─── Listed records
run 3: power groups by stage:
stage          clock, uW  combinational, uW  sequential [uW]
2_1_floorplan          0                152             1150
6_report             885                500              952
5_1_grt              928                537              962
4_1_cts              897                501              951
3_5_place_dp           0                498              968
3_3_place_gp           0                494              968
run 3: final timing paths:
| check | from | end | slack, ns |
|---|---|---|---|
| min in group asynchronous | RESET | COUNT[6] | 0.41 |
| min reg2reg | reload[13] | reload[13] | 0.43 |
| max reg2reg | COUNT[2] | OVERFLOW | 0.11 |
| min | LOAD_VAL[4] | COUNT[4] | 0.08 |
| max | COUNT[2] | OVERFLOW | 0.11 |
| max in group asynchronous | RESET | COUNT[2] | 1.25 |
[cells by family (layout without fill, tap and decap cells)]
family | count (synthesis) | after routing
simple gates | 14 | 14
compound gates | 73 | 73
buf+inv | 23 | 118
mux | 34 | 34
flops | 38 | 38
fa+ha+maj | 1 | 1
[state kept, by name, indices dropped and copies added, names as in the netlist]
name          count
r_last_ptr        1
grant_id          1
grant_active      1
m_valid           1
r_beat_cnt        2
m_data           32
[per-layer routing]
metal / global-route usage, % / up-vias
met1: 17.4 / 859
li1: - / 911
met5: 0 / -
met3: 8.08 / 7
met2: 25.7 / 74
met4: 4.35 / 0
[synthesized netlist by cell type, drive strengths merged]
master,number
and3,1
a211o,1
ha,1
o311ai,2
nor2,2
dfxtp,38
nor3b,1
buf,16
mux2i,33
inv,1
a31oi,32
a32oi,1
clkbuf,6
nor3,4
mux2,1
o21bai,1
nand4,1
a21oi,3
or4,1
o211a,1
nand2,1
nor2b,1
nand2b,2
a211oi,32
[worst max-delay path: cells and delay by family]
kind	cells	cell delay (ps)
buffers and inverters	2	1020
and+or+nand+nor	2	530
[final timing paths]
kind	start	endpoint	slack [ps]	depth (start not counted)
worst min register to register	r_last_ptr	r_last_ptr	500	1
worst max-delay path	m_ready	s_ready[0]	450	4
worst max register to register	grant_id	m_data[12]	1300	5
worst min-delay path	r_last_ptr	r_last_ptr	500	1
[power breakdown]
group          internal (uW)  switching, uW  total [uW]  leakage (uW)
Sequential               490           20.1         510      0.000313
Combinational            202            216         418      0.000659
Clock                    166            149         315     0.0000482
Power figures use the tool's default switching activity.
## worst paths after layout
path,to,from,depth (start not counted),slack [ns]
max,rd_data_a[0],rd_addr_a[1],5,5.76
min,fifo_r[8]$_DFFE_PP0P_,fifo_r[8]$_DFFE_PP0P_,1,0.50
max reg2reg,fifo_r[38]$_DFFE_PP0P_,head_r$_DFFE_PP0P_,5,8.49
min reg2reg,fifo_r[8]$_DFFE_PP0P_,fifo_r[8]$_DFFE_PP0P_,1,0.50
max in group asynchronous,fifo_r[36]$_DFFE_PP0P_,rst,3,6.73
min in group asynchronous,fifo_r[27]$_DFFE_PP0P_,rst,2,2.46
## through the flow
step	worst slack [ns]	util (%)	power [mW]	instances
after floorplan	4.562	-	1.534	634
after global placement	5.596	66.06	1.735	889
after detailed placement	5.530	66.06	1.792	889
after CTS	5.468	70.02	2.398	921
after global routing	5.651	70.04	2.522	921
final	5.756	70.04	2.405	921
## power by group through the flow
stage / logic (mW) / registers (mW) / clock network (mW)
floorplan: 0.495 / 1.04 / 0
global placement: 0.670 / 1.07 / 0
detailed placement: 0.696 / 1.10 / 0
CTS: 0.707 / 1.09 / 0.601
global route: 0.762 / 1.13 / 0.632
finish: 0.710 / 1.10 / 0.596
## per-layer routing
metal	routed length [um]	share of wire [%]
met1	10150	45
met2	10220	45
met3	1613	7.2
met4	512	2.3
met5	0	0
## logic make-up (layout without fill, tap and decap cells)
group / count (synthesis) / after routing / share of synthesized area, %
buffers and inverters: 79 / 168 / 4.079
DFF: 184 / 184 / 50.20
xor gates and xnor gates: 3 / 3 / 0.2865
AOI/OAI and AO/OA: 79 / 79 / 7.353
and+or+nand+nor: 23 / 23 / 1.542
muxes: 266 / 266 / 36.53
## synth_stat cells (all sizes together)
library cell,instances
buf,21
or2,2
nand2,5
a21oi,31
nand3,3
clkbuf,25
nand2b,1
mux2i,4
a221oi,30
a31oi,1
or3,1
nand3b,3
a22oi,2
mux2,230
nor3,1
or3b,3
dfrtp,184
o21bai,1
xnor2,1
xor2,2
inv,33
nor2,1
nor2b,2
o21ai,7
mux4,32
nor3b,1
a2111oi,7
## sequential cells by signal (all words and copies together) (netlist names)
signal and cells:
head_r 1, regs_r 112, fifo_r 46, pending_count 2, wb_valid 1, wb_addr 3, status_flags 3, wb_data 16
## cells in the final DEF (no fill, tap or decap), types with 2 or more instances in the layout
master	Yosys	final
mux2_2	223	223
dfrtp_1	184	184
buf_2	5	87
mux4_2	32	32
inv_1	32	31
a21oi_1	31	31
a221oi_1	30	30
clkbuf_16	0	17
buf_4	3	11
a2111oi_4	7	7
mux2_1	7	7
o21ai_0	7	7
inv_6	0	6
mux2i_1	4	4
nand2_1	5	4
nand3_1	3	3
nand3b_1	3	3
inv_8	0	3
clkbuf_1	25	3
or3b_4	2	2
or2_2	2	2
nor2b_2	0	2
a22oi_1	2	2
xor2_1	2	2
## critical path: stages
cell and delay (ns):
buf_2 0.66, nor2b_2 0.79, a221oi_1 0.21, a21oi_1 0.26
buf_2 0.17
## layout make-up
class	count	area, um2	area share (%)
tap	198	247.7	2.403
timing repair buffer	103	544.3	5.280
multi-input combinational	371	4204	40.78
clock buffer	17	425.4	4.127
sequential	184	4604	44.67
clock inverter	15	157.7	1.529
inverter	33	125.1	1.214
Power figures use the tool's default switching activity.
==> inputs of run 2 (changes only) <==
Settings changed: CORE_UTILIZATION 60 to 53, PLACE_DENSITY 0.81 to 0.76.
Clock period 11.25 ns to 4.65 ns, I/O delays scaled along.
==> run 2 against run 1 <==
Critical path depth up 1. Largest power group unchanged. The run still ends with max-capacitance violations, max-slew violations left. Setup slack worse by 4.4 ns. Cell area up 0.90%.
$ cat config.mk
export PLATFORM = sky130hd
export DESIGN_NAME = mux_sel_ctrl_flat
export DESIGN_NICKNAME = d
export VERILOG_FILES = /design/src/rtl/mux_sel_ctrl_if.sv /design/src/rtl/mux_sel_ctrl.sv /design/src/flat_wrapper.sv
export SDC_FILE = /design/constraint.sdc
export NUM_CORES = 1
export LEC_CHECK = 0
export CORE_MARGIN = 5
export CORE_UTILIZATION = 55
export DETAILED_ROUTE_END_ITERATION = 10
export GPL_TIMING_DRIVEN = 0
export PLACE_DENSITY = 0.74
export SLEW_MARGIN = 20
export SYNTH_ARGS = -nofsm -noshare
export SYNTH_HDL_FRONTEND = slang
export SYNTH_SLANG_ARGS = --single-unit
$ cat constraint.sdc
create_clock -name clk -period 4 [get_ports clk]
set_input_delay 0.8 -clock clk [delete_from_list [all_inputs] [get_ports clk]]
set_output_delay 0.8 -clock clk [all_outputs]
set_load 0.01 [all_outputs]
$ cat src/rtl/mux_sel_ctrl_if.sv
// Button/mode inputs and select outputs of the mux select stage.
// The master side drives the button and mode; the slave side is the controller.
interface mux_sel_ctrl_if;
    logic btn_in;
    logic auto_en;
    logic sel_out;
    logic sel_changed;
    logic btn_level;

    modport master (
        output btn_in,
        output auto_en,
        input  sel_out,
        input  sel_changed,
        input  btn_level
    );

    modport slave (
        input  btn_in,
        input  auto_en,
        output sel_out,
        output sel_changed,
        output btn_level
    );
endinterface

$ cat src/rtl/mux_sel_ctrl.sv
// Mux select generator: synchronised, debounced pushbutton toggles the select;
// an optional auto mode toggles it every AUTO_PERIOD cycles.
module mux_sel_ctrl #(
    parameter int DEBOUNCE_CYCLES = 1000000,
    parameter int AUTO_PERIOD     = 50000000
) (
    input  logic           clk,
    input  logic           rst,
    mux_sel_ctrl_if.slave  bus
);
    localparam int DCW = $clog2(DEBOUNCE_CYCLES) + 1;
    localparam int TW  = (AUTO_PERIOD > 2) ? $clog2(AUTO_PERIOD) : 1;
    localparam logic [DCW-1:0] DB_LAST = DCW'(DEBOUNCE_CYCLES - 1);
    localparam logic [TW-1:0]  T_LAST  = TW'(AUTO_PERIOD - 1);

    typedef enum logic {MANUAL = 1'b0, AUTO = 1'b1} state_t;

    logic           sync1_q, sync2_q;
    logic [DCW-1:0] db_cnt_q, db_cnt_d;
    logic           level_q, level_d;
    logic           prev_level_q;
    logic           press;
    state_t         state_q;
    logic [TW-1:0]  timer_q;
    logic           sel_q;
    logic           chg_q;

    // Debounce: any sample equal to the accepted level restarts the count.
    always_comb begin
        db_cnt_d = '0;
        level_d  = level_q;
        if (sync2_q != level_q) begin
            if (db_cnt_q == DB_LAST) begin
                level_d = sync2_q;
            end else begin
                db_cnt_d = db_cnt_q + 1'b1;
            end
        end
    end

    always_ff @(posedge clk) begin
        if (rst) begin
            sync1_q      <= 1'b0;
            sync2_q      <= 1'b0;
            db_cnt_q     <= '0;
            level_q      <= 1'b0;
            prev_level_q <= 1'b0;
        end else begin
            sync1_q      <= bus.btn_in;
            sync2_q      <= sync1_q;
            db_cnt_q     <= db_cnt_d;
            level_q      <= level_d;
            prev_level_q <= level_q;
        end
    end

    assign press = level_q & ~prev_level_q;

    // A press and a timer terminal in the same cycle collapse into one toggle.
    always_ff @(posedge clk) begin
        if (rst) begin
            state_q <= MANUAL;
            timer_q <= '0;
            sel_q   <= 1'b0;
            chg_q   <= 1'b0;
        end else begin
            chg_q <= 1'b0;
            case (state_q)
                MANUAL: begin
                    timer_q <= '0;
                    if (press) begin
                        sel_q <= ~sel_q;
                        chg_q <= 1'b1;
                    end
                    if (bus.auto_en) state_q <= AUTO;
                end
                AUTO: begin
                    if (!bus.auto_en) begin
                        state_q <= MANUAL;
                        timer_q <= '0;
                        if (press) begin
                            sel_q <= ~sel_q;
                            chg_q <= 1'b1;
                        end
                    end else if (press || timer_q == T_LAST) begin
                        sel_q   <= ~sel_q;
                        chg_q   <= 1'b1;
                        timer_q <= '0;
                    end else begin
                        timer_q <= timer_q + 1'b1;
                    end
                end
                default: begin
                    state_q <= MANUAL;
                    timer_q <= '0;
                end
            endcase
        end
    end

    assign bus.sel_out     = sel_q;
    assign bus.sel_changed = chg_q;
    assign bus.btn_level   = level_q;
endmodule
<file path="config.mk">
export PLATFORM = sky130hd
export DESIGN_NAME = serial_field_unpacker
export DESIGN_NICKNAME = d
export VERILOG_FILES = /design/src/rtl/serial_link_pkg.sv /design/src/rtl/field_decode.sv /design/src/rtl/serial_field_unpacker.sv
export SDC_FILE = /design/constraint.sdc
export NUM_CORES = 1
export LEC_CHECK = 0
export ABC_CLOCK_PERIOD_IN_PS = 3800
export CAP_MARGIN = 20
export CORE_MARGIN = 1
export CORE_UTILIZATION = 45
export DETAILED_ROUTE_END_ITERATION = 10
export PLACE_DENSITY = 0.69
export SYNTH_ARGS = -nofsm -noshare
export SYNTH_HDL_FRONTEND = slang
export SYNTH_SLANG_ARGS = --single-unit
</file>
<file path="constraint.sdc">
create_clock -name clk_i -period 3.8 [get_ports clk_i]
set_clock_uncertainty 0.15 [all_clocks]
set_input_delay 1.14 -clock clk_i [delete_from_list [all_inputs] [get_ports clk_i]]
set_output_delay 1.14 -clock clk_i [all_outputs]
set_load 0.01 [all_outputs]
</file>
──────
─── Listed records
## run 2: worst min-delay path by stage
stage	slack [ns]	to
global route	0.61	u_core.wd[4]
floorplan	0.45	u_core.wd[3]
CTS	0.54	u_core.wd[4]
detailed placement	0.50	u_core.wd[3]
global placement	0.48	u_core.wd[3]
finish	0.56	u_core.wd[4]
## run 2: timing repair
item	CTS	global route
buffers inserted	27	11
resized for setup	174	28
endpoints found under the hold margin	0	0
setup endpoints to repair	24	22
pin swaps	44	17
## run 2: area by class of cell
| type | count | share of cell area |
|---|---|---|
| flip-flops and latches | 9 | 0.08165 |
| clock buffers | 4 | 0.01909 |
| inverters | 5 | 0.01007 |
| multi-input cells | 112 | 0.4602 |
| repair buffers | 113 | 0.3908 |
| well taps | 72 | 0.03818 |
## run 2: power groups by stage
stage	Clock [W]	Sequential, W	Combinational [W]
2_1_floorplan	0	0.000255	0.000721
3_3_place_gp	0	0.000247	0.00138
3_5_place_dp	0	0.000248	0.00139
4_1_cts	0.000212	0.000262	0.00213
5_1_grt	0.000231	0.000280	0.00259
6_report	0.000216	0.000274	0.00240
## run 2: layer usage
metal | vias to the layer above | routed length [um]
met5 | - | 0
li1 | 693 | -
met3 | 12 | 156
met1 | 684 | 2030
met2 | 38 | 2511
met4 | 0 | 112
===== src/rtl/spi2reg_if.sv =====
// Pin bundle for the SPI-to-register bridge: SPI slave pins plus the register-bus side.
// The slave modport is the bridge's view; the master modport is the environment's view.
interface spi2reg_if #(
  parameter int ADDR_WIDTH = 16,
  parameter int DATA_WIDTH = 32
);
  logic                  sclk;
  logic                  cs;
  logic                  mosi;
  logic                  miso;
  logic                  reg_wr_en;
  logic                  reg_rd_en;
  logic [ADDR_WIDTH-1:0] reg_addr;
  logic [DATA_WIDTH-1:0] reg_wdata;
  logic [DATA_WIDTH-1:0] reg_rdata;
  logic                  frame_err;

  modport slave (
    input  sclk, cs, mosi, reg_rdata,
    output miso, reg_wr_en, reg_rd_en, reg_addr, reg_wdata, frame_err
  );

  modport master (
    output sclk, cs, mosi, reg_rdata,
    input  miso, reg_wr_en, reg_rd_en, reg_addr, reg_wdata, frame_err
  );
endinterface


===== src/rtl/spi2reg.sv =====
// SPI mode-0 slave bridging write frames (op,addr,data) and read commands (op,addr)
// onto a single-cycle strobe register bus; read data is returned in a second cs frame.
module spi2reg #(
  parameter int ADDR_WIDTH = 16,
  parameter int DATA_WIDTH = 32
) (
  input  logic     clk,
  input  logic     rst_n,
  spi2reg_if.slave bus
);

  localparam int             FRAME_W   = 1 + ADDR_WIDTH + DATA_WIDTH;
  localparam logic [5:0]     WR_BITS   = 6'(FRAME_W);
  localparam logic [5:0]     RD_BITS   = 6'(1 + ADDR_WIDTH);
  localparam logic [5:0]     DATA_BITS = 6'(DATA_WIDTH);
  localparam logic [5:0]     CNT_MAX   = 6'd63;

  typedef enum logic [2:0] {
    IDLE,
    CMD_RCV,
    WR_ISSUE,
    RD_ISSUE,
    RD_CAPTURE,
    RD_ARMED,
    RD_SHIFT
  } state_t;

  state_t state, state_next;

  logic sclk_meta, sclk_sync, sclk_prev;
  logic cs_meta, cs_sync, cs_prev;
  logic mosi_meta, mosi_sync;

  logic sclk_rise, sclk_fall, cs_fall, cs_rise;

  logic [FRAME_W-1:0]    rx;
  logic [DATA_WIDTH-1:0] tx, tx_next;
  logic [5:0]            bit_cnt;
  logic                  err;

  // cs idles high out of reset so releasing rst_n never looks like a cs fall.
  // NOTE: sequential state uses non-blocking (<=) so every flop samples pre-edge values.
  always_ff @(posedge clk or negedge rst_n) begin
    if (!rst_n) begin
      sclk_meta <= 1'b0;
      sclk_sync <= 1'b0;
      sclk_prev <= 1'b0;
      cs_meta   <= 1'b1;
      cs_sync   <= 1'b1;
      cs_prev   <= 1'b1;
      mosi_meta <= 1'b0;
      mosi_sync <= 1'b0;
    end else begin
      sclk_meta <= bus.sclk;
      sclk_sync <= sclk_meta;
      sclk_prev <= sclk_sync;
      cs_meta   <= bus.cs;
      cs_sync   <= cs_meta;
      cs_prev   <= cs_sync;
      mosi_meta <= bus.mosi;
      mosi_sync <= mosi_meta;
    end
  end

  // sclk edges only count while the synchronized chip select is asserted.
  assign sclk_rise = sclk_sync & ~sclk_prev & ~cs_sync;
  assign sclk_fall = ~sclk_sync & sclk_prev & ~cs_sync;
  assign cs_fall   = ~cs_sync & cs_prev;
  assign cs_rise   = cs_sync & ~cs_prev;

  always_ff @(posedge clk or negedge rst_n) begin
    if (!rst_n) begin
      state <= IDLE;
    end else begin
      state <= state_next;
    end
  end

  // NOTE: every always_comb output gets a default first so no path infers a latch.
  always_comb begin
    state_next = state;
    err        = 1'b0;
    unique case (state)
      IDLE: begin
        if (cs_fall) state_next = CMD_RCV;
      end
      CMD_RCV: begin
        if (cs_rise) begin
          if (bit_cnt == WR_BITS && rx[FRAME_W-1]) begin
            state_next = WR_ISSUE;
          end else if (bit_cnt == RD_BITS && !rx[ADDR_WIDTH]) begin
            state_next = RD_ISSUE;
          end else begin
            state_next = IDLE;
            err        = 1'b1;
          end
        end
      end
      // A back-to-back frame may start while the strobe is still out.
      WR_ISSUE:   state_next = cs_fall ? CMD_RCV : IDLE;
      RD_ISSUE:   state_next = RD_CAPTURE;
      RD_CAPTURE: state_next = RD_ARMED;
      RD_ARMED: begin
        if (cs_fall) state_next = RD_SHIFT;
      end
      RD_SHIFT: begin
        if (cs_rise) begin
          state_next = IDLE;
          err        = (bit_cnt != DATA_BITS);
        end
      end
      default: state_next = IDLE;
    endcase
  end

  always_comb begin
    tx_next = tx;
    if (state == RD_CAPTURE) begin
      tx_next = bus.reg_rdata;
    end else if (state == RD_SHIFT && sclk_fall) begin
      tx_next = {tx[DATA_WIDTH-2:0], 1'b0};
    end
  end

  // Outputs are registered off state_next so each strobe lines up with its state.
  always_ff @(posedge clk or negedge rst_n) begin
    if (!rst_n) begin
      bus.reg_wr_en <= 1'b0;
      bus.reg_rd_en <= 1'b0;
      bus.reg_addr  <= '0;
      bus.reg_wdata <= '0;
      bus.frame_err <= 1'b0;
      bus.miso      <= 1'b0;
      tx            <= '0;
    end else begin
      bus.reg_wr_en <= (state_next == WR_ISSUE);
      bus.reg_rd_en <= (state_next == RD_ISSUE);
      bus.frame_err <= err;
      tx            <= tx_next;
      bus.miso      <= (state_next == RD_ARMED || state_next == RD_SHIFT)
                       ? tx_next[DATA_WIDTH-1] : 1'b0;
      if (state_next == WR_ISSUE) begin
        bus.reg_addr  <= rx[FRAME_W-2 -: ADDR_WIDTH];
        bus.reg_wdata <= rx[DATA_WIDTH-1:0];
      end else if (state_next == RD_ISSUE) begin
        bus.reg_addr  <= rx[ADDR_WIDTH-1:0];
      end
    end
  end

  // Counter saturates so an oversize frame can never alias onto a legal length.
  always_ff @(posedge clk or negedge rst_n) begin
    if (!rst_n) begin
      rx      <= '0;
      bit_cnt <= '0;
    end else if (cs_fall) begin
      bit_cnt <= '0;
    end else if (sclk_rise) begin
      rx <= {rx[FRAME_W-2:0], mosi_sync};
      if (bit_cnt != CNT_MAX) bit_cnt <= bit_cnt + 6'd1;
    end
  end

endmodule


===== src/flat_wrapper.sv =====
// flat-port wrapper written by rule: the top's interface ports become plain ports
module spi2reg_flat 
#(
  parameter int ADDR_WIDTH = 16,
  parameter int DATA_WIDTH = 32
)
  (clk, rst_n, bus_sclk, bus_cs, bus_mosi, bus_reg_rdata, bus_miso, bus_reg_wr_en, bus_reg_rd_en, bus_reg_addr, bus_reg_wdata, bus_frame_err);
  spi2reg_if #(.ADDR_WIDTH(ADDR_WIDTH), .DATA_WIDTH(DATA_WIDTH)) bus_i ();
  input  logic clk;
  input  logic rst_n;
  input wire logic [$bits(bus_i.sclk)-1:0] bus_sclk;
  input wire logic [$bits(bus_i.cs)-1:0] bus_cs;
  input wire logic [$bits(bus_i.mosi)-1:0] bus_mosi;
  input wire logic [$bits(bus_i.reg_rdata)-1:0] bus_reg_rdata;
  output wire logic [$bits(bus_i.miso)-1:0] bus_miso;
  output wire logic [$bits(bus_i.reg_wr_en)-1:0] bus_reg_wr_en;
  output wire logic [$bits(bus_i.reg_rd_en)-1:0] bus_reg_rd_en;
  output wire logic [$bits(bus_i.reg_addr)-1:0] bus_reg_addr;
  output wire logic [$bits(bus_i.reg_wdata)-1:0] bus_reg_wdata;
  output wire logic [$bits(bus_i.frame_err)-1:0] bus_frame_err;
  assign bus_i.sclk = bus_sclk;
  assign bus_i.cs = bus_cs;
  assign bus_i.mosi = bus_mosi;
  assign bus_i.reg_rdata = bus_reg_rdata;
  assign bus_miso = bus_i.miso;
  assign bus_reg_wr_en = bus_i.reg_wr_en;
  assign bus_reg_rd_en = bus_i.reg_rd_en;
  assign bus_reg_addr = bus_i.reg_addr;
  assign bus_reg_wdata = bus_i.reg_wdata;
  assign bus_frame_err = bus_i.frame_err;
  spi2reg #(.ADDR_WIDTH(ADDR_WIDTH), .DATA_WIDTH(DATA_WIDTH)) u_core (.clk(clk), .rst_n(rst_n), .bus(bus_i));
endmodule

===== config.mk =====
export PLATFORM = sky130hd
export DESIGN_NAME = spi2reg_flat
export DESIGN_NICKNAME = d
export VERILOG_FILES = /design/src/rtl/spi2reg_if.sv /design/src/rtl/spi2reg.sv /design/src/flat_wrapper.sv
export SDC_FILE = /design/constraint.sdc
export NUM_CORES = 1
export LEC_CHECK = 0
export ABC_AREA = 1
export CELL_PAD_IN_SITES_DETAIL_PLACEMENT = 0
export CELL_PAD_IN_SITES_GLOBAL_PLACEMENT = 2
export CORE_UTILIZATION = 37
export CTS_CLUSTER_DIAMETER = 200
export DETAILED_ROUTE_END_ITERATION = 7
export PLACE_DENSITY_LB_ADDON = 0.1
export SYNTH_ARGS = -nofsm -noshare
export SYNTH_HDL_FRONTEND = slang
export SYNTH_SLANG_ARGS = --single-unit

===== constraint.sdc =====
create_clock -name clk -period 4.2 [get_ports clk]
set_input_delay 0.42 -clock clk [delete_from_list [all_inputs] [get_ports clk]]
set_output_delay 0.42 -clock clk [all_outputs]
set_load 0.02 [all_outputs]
──────
-- Your task --
Go through the records, tally the lines holding the word "multi", and give only the tally.

-- Solution to the problem --
2